Abstract
INTRODUCTION
Combining cyclin-dependent kinases 4/6 inhibitors with endocrine therapy are indicated as first or second-line treatment for hormone receptor-positive, HER2-negative advanced or metastatic breast cancer.We aimed to investigate the efficacy and safety of adding CDKIs to endocrine therapy in patients whose tumors might have differing degrees of endocrine sensitivity.
METHODS
Totally, 99 patients with HR+, HER2-, ABC who received CDK4/6 inhibitor and hormonotherapy were included.Clinicopathological features of patients and progression-free survival (PFS) and overall survival (OS) outcomes were analyzed.The toxicity, combine drugs and the factors that may predict survival were also evaluated.
RESULTS
This study with a median age of 51 years (range;31-80).The molecular subtypes of the patients were as follows;51 patients (51.5%) were in the luminal A group, and 48 patients (48.5%) were in the luminal B HER2- group.

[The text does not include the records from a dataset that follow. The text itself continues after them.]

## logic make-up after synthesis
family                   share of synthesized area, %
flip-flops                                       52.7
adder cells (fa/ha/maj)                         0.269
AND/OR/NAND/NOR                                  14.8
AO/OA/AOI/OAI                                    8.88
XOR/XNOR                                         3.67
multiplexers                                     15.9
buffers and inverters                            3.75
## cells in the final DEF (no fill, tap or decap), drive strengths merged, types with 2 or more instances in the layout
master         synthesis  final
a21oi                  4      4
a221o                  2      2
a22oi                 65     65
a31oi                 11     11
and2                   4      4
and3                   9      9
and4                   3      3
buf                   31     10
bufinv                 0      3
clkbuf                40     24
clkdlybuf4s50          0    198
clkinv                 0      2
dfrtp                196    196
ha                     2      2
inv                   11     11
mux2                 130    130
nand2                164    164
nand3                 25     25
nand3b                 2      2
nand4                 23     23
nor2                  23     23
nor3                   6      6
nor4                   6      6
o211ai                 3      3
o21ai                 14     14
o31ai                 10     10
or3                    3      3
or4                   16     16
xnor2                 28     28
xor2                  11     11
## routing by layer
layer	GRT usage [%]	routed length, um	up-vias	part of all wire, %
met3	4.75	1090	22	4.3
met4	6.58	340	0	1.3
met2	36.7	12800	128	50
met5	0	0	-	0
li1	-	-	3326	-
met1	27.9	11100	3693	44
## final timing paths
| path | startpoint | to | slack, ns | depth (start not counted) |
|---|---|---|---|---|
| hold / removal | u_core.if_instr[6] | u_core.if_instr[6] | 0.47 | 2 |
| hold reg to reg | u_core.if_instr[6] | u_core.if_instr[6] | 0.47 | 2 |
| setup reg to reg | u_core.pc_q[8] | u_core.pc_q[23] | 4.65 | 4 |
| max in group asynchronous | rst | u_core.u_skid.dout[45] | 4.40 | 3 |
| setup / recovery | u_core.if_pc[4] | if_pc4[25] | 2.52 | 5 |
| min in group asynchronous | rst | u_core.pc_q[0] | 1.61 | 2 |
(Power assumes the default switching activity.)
## src/rtl/cluster_ldst_scheduler.sv

```systemverilog
// Purpose : global sequencer for vector loads/stores; splits one instruction into
//           per-cluster slices following the cluster/lane element interleave,
//           issues each slice independently and aggregates completions.
// Latency : accept -> cl_valid_o 1 cycle; last accepted done -> resp_valid_o 1 cycle;
//           vl = 0 accept -> resp_valid_o 1 cycle; resp handshake -> req_ready_o 1 cycle.
// Backpr. : one instruction in flight; req_ready_o stays low from accept until the
//           response handshake. Each cluster command is held until its own ready.
// Ports   : clk_i/rst_i (sync, active-high); req_* dispatch request (valid/ready);
//           cl_* per-cluster command (valid/ready), completion pulse and error;
//           resp_* aggregated response (valid/ready) with OR-ed error.
// All outputs are decoded from registers only; no input reaches an output combinationally.
module cluster_ldst_scheduler #(
   parameter int unsigned NrLanes    = 4,
   parameter int unsigned NrClusters = 4,
   parameter int unsigned AddrWidth  = 64,
   parameter int unsigned VlWidth    = 16
) (
   input  logic                            clk_i,
   input  logic                            rst_i,
   // Dispatch request
   input  logic                            req_valid_i,
   output logic                            req_ready_o,
   input  logic                            req_store_i,
   input  logic [AddrWidth-1:0]            req_addr_i,
   input  logic [VlWidth-1:0]              req_vl_i,
   input  logic [1:0]                      req_vsew_i,
   // Per-cluster command
   output logic [NrClusters-1:0]           cl_valid_o,
   input  logic [NrClusters-1:0]           cl_ready_i,
   output logic [NrClusters-1:0]           cl_store_o,
   output logic [NrClusters*AddrWidth-1:0] cl_addr_o,
   output logic [NrClusters*VlWidth-1:0]   cl_vl_o,
   output logic [NrClusters*2-1:0]         cl_vsew_o,
   // Per-cluster completion
   input  logic [NrClusters-1:0]           cl_done_i,
   input  logic [NrClusters-1:0]           cl_err_i,
   // Aggregated response
   output logic                            resp_valid_o,
   input  logic                            resp_ready_i,
   output logic                            resp_err_o
);

   localparam int unsigned LogLanes = $clog2(NrLanes);
   localparam int unsigned LogGroup = $clog2(NrClusters * NrLanes);
   localparam logic [VlWidth-1:0] GroupMask = VlWidth'(NrClusters * NrLanes - 1);
   localparam logic [VlWidth-1:0] LanesVl   = VlWidth'(NrLanes);

   typedef enum logic [1:0] {
      IDLE  = 2'd0,
      ISSUE = 2'd1,
      WAIT  = 2'd2,
      RESP  = 2'd3
   } state_e;

   typedef struct packed {
      logic [AddrWidth-1:0] addr;
      logic [VlWidth-1:0]   vl;
   } slice_t;

   state_e                  state_q, state_d;
   logic                    req_ready_q;
   slice_t [NrClusters-1:0] slice_q, slice_d;
   logic                    store_q;
   logic [1:0]              vsew_q;
   logic [NrClusters-1:0]   pend_q, pend_d;
   logic [NrClusters-1:0]   issued_q, issued_n;
   logic [NrClusters-1:0]   done_q, done_n;
   logic                    err_q, err_n;

   logic                    req_fire;
   logic [NrClusters-1:0]   cl_valid;
   logic [NrClusters-1:0]   issue_fire;
   logic [NrClusters-1:0]   done_acc;

   logic [VlWidth-1:0]      vl_rem;
   logic [VlWidth-1:0]      vl_rounds;
   logic [VlWidth-1:0]      lane_lo;
   logic [VlWidth-1:0]      tail;

   // ---------------------------------------------------------------------
   // Slice computation. Full rounds of G elements give every cluster
   // NrLanes elements; the remainder r fills clusters in order, NrLanes each.
   // ---------------------------------------------------------------------
   always_comb begin
      vl_rem    = req_vl_i & GroupMask;
      vl_rounds = (req_vl_i >> LogGroup) << LogLanes;
      lane_lo   = '0;
      tail      = '0;
      slice_d   = '0;
      pend_d    = '0;
      for (int unsigned c = 0; c < NrClusters; c++) begin
         lane_lo = VlWidth'(c * NrLanes);
         tail    = (vl_rem > lane_lo) ? (vl_rem - lane_lo) : '0;
         if (tail > LanesVl) begin
            tail = LanesVl;
         end
         slice_d[c].vl   = vl_rounds + tail;
         slice_d[c].addr = req_addr_i + (AddrWidth'(c * NrLanes) << req_vsew_i);
         pend_d[c]       = (vl_rounds + tail) != '0;
      end
   end

   // ---------------------------------------------------------------------
   // Handshakes and completion bookkeeping.
   // A done only counts once its cluster's command has been taken, either
   // earlier or on the very same edge (issued_n includes this cycle's fire).
   // ---------------------------------------------------------------------
   always_comb begin
      req_fire   = req_valid_i & req_ready_q;
      cl_valid   = (state_q == ISSUE) ? (pend_q & ~issued_q) : '0;
      issue_fire = cl_valid & cl_ready_i;
      issued_n   = issued_q | issue_fire;
      done_acc   = '0;
      if (state_q == ISSUE || state_q == WAIT) begin
         done_acc = cl_done_i & pend_q & issued_n & ~done_q;
      end
      done_n = done_q | done_acc;
      err_n  = err_q | (|(done_acc & cl_err_i));
   end

   // ---------------------------------------------------------------------
   // State register
   // ---------------------------------------------------------------------
   always_ff @(posedge clk_i) begin
      if (rst_i) begin
         state_q <= IDLE;
      end else begin
         state_q <= state_d;
      end
   end

   // ---------------------------------------------------------------------
   // Next-state logic. ISSUE may skip WAIT when the final issue and the
   // final done coincide.
   // ---------------------------------------------------------------------
   always_comb begin
      state_d = state_q;
      unique case (state_q)
         IDLE: begin
            if (req_fire) begin
               state_d = (req_vl_i == '0) ? RESP : ISSUE;
            end
         end
         ISSUE: begin
            if ((issued_n & pend_q) == pend_q) begin
               state_d = (&done_n) ? RESP : WAIT;
            end
         end
         WAIT: begin
            if (&done_n) begin
               state_d = RESP;
            end
         end
         RESP: begin
            if (resp_ready_i) begin
               state_d = IDLE;
            end
         end
         default: state_d = IDLE;
      endcase
   end

   // ---------------------------------------------------------------------
   // Datapath registers. req_ready is its own flop so that it reads low
   // for the whole time reset is held and rises on the first clean edge.
   // ---------------------------------------------------------------------
   always_ff @(posedge clk_i) begin
      if (rst_i) begin
         req_ready_q <= 1'b0;
         slice_q     <= '0;
         store_q     <= 1'b0;
         vsew_q      <= '0;
         pend_q      <= '0;
         issued_q    <= '0;
         done_q      <= '0;
         err_q       <= 1'b0;
      end else begin
         req_ready_q <= (state_d == IDLE);
         if (req_fire) begin
            slice_q  <= slice_d;
            store_q  <= req_store_i;
            vsew_q   <= req_vsew_i;
            pend_q   <= pend_d;
            done_q   <= ~pend_d;
            issued_q <= '0;
            err_q    <= 1'b0;
         end else begin
            issued_q <= issued_n;
            done_q   <= done_n;
            err_q    <= err_n;
         end
      end
   end

   // ---------------------------------------------------------------------
   // Output decode (registers only)
   // ---------------------------------------------------------------------
   always_comb begin
      req_ready_o  = req_ready_q;
      cl_valid_o   = cl_valid;
      resp_valid_o = (state_q == RESP);
      resp_err_o   = (state_q == RESP) & err_q;
      cl_store_o   = {NrClusters{store_q}};
      cl_vsew_o    = {NrClusters{vsew_q}};
      cl_addr_o    = '0;
      cl_vl_o      = '0;
      for (int unsigned c = 0; c < NrClusters; c++) begin
         cl_addr_o[c*AddrWidth +: AddrWidth] = slice_q[c].addr;
         cl_vl_o[c*VlWidth +: VlWidth]       = slice_q[c].vl;
      end
   end

endmodule

```
--- config.mk ---
export PLATFORM = sky130hd
export DESIGN_NAME = box_update_ctrl
export DESIGN_NICKNAME = d
export VERILOG_FILES = /design/src/rtl/box_update_ctrl_pkg.sv /design/src/rtl/box_clamp.sv /design/src/rtl/box_update_ctrl.sv
export SDC_FILE = /design/constraint.sdc
export NUM_CORES = 1
export LEC_CHECK = 0
export ABC_CLOCK_PERIOD_IN_PS = 1400
export CORE_UTILIZATION = 43
export DETAILED_ROUTE_END_ITERATION = 10
export PLACE_DENSITY = 0.75
export SETUP_SLACK_MARGIN = 0.05
export SLEW_MARGIN = 20
export SYNTH_ARGS = -nofsm -noshare
export SYNTH_HDL_FRONTEND = slang
export SYNTH_HIERARCHICAL = 1
export SYNTH_SLANG_ARGS = --single-unit
--- constraint.sdc ---
create_clock -name clk -period 1.4 [get_ports clk]
set_input_delay 0.28 -clock clk [delete_from_list [all_inputs] [get_ports clk]]
set_output_delay 0.28 -clock clk [all_outputs]
set_load 0.05 [all_outputs]
--- src/rtl/box_update_ctrl_pkg.sv ---
// Shared types and defaults for the overlay box update controller.
package box_update_ctrl_pkg;

  localparam int IMG_WIDTH_DEF  = 768;
  localparam int IMG_HEIGHT_DEF = 576;

  typedef logic [10:0] coord_t;

  typedef enum logic [1:0] {
    ST_IDLE  = 2'd0,
    ST_CHECK = 2'd1,
    ST_PEND  = 2'd2
  } state_t;

  typedef struct packed {
    coord_t x;
    coord_t y;
    coord_t w;
    coord_t h;
  } box_t;

endpackage

--- src/rtl/box_clamp.sv ---
// Combinational clamp that shrinks a centred box so it stays inside the image.
import box_update_ctrl_pkg::*;

module box_clamp #(
  parameter int IMG_WIDTH  = IMG_WIDTH_DEF,
  parameter int IMG_HEIGHT = IMG_HEIGHT_DEF
) (
  input  box_t box_in,
  output box_t box_out
);

  localparam logic [11:0] W_M1 = 12'(IMG_WIDTH - 1);
  localparam logic [11:0] H_M1 = 12'(IMG_HEIGHT - 1);

  // Left/top edge first, then right/bottom edge on the already shrunk size.
  // Out-of-range centres produce garbage here but are rejected upstream.
  function automatic coord_t clamp_axis(input coord_t c, input coord_t s,
                                        input logic [11:0] lim_m1);
    logic [11:0] pos;
    logic [11:0] sz;
    logic [11:0] half;
    pos = {1'b0, c};
    sz  = {1'b0, s};
    if ({2'b00, s[10:1]} > pos) sz = pos << 1;
    half = sz >> 1;
    if (pos + half > lim_m1) sz = (lim_m1 - pos) << 1;
    return sz[10:0];
  endfunction

  always_comb begin
    box_out   = box_in;
    box_out.w = clamp_axis(box_in.x, box_in.w, W_M1);
    box_out.h = clamp_axis(box_in.y, box_in.h, H_M1);
  end

endmodule
[src/rtl/multicycle_ctrl_pkg.sv]
// Shared definitions for the multicycle RV32I control unit: ALU operation
// codes, opcode constants, FSM state encoding, instruction classes and the
// mux-select encodings driven towards the datapath.
package multicycle_ctrl_pkg;

  typedef enum logic [3:0] {
    ALU_ADD  = 4'b0000,
    ALU_SUB  = 4'b0001,
    ALU_SLL  = 4'b0010,
    ALU_SRL  = 4'b0011,
    ALU_SRA  = 4'b0100,
    ALU_AND  = 4'b0101,
    ALU_OR   = 4'b0110,
    ALU_XOR  = 4'b0111,
    ALU_SLT  = 4'b1011,
    ALU_SLTU = 4'b1100
  } alu_ops_t;

  localparam logic [6:0] OPC_LUI    = 7'b0110111;
  localparam logic [6:0] OPC_AUIPC  = 7'b0010111;
  localparam logic [6:0] OPC_JAL    = 7'b1101111;
  localparam logic [6:0] OPC_JALR   = 7'b1100111;
  localparam logic [6:0] OPC_BRANCH = 7'b1100011;
  localparam logic [6:0] OPC_LOAD   = 7'b0000011;
  localparam logic [6:0] OPC_STORE  = 7'b0100011;
  localparam logic [6:0] OPC_OPIMM  = 7'b0010011;
  localparam logic [6:0] OPC_OP     = 7'b0110011;

  // FETCH is encoded as zero so the debug state output reads 0 in reset.
  typedef enum logic [2:0] {
    S_FETCH  = 3'd0,
    S_DECODE = 3'd1,
    S_EXEC   = 3'd2,
    S_MEM    = 3'd3,
    S_WB     = 3'd4,
    S_TRAP   = 3'd5
  } state_t;

  typedef enum logic [3:0] {
    CL_NOP, CL_ALU_R, CL_ALU_I, CL_LUI, CL_AUIPC,
    CL_LOAD, CL_STORE, CL_BRANCH, CL_JAL, CL_JALR
  } iclass_t;

  localparam logic [1:0] DSIZE_BYTE = 2'b00;
  localparam logic [1:0] DSIZE_HALF = 2'b01;
  localparam logic [1:0] DSIZE_WORD = 2'b10;

  localparam logic [1:0] PC_SEQ    = 2'b00;
  localparam logic [1:0] PC_BRANCH = 2'b01;
  localparam logic [1:0] PC_JALR   = 2'b10;
  localparam logic [1:0] PC_TRAP   = 2'b11;

  localparam logic [1:0] SRC_A_RS1  = 2'b00;
  localparam logic [1:0] SRC_A_PC   = 2'b01;
  localparam logic [1:0] SRC_A_ZERO = 2'b10;
  localparam logic [1:0] SRC_B_RS2  = 2'b00;
  localparam logic [1:0] SRC_B_IMM  = 2'b01;

  localparam logic [1:0] WB_ALU = 2'b00;
  localparam logic [1:0] WB_MEM = 2'b01;
  localparam logic [1:0] WB_PC4 = 2'b10;

  localparam logic [31:0] NOP_INSTR = 32'h0000_0013;

  // 'alt' selects SUB/SRA; the caller only raises it where that is legal.
  function automatic alu_ops_t alu_from_funct3(input logic [2:0] f3, input logic alt);
    alu_ops_t op;
    case (f3)
      3'b000:  op = alt ? ALU_SUB : ALU_ADD;
      3'b001:  op = ALU_SLL;
      3'b010:  op = ALU_SLT;
      3'b011:  op = ALU_SLTU;
      3'b100:  op = ALU_XOR;
      3'b101:  op = alt ? ALU_SRA : ALU_SRL;
      3'b110:  op = ALU_OR;
      default: op = ALU_AND;
    endcase
    return op;
  endfunction

endpackage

Before CDK 4/6 inhibitor therapy, visceral and non-visceral metastasis were seen in 48 and 46 patients, respectively.At the median follow-up time of 13.7 months (range: 3-48 months), the median OS was 38.5 months, the median PFS was 5.2 months. Univariate analysis demonstrated that the choice of CDK 4/6 agent was significantly associated with PFS. 6-months PFS rate with ribociclib was 42.3%, in palbociclib, it was 63.6%, in abemaciclib it was NA (not aplicable) (p=0.01).Univariate analysis revealed that the luminal type of tumor (p=0.002), advanced stage disease at the initial diagnosis (p<0.001), and presence of visceral metastasis (p=0.006) were significant factors for OS.
DISCUSSION AND CONCLUSION
In this study we demonstrated that there is a survival benefit for all three agents and there is a significant difference especially between first and second-line usage.